**Activity:**
Only the lines from the beginning of the data below through the line containing "localparam int EXSEL_LSB" belong in the response, each copied exactly.
-- Opening Marker --
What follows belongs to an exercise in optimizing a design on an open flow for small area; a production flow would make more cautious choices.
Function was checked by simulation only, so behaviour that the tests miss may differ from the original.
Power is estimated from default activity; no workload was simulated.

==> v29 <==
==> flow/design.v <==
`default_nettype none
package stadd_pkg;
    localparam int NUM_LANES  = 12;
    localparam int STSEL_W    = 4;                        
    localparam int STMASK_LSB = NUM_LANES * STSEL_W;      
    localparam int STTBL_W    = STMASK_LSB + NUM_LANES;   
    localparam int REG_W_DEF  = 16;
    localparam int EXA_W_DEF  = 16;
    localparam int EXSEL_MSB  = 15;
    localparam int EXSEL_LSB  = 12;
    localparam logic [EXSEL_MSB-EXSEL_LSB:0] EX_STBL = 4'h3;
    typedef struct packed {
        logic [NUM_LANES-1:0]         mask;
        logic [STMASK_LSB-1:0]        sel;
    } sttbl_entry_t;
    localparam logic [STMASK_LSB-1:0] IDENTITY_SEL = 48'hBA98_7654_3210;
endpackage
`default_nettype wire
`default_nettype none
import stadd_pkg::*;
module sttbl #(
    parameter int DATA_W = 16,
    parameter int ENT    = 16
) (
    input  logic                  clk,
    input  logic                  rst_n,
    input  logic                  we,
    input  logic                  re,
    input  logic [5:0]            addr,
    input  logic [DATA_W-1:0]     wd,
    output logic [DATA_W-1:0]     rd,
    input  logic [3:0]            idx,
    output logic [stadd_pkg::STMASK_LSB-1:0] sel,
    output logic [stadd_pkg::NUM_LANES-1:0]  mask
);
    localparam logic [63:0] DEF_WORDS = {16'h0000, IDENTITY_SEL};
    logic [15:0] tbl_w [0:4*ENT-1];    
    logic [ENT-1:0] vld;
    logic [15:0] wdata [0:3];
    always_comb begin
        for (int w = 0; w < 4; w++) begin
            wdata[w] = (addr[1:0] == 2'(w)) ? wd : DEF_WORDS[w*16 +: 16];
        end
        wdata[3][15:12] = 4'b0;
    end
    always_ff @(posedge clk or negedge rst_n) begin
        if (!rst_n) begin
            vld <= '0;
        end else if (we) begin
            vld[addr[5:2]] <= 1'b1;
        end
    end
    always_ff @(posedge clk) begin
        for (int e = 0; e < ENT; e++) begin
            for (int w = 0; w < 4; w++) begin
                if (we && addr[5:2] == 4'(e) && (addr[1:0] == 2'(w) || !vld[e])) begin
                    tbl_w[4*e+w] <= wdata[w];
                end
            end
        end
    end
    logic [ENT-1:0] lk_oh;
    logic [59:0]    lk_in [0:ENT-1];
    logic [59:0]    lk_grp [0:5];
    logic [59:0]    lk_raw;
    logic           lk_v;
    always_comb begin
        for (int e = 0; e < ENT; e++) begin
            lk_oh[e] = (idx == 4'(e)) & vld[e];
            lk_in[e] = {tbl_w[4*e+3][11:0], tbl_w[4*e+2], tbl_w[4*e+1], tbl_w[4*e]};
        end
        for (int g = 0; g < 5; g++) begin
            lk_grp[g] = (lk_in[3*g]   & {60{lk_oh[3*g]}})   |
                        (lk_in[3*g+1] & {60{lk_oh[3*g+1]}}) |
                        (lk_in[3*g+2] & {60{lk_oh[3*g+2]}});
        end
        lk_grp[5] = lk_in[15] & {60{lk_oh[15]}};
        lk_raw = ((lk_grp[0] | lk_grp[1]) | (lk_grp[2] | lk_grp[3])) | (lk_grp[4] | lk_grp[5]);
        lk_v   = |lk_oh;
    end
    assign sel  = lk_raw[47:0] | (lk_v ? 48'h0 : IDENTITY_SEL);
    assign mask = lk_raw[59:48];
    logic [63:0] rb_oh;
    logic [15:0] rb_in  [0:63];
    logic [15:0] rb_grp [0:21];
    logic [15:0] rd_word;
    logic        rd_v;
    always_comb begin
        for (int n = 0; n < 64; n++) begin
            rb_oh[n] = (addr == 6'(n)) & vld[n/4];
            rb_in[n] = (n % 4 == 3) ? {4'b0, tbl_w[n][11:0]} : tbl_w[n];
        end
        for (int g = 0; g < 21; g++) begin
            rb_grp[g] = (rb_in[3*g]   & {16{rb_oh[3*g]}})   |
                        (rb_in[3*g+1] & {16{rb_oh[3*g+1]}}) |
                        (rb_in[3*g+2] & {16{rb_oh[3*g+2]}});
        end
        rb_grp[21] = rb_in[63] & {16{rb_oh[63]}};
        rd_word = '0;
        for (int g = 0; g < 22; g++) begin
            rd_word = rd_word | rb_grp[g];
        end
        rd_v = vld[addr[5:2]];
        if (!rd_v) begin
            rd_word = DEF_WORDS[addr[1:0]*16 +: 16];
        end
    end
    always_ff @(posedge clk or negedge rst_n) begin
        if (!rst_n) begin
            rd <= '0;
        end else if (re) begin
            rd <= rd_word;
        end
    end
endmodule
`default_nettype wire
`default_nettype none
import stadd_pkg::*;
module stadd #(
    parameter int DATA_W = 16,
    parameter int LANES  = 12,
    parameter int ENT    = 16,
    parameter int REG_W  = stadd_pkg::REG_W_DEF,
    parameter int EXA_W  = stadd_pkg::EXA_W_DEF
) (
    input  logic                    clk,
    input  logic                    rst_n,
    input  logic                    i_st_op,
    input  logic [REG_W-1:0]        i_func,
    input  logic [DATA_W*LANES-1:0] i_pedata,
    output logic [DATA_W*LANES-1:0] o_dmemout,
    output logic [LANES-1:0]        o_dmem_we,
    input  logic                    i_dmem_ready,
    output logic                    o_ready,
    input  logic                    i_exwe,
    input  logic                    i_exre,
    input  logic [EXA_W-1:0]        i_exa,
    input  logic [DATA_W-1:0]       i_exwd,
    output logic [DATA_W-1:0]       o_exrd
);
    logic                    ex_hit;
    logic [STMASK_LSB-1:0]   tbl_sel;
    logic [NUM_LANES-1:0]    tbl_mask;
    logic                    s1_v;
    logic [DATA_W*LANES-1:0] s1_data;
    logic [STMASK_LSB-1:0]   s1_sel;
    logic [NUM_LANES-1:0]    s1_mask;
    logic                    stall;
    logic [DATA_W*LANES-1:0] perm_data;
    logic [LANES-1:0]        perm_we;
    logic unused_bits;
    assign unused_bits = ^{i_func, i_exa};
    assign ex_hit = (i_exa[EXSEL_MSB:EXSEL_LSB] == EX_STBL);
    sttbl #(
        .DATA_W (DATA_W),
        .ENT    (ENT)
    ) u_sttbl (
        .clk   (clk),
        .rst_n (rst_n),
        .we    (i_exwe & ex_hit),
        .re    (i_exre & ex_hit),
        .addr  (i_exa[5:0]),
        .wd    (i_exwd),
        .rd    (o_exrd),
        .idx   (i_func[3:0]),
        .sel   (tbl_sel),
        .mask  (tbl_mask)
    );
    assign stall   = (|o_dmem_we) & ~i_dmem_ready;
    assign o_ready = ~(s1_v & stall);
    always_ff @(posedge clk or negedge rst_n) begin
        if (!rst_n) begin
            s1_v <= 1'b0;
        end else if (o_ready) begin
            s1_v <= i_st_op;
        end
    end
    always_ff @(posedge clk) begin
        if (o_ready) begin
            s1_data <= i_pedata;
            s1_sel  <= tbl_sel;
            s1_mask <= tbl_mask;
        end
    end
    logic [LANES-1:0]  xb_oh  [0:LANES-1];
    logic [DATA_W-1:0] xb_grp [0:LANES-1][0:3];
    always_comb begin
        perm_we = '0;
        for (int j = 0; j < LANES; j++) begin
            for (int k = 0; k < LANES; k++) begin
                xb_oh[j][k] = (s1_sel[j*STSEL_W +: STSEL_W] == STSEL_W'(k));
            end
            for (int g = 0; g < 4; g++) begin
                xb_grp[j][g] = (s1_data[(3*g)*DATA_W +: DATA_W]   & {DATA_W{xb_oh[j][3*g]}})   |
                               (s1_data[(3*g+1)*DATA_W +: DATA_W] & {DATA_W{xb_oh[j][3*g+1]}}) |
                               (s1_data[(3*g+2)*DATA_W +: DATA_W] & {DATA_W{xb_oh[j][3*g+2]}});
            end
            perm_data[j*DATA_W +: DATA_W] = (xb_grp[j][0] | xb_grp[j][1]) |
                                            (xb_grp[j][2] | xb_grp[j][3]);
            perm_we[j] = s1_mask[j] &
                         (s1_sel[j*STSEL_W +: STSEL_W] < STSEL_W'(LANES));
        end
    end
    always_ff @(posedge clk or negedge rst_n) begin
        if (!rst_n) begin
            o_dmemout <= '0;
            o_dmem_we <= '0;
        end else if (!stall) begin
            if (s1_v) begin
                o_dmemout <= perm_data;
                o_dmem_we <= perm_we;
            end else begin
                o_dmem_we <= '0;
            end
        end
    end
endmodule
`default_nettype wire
-- Closing Marker --
**Answer for this exercise:**
What follows belongs to an exercise in optimizing a design on an open flow for small area; a production flow would make more cautious choices.
Function was checked by simulation only, so behaviour that the tests miss may differ from the original.
Power is estimated from default activity; no workload was simulated.

==> v29 <==
==> flow/design.v <==
`default_nettype none
package stadd_pkg;
    localparam int NUM_LANES  = 12;
    localparam int STSEL_W    = 4;                        
    localparam int STMASK_LSB = NUM_LANES * STSEL_W;      
    localparam int STTBL_W    = STMASK_LSB + NUM_LANES;   
    localparam int REG_W_DEF  = 16;
    localparam int EXA_W_DEF  = 16;
    localparam int EXSEL_MSB  = 15;
    localparam int EXSEL_LSB  = 12;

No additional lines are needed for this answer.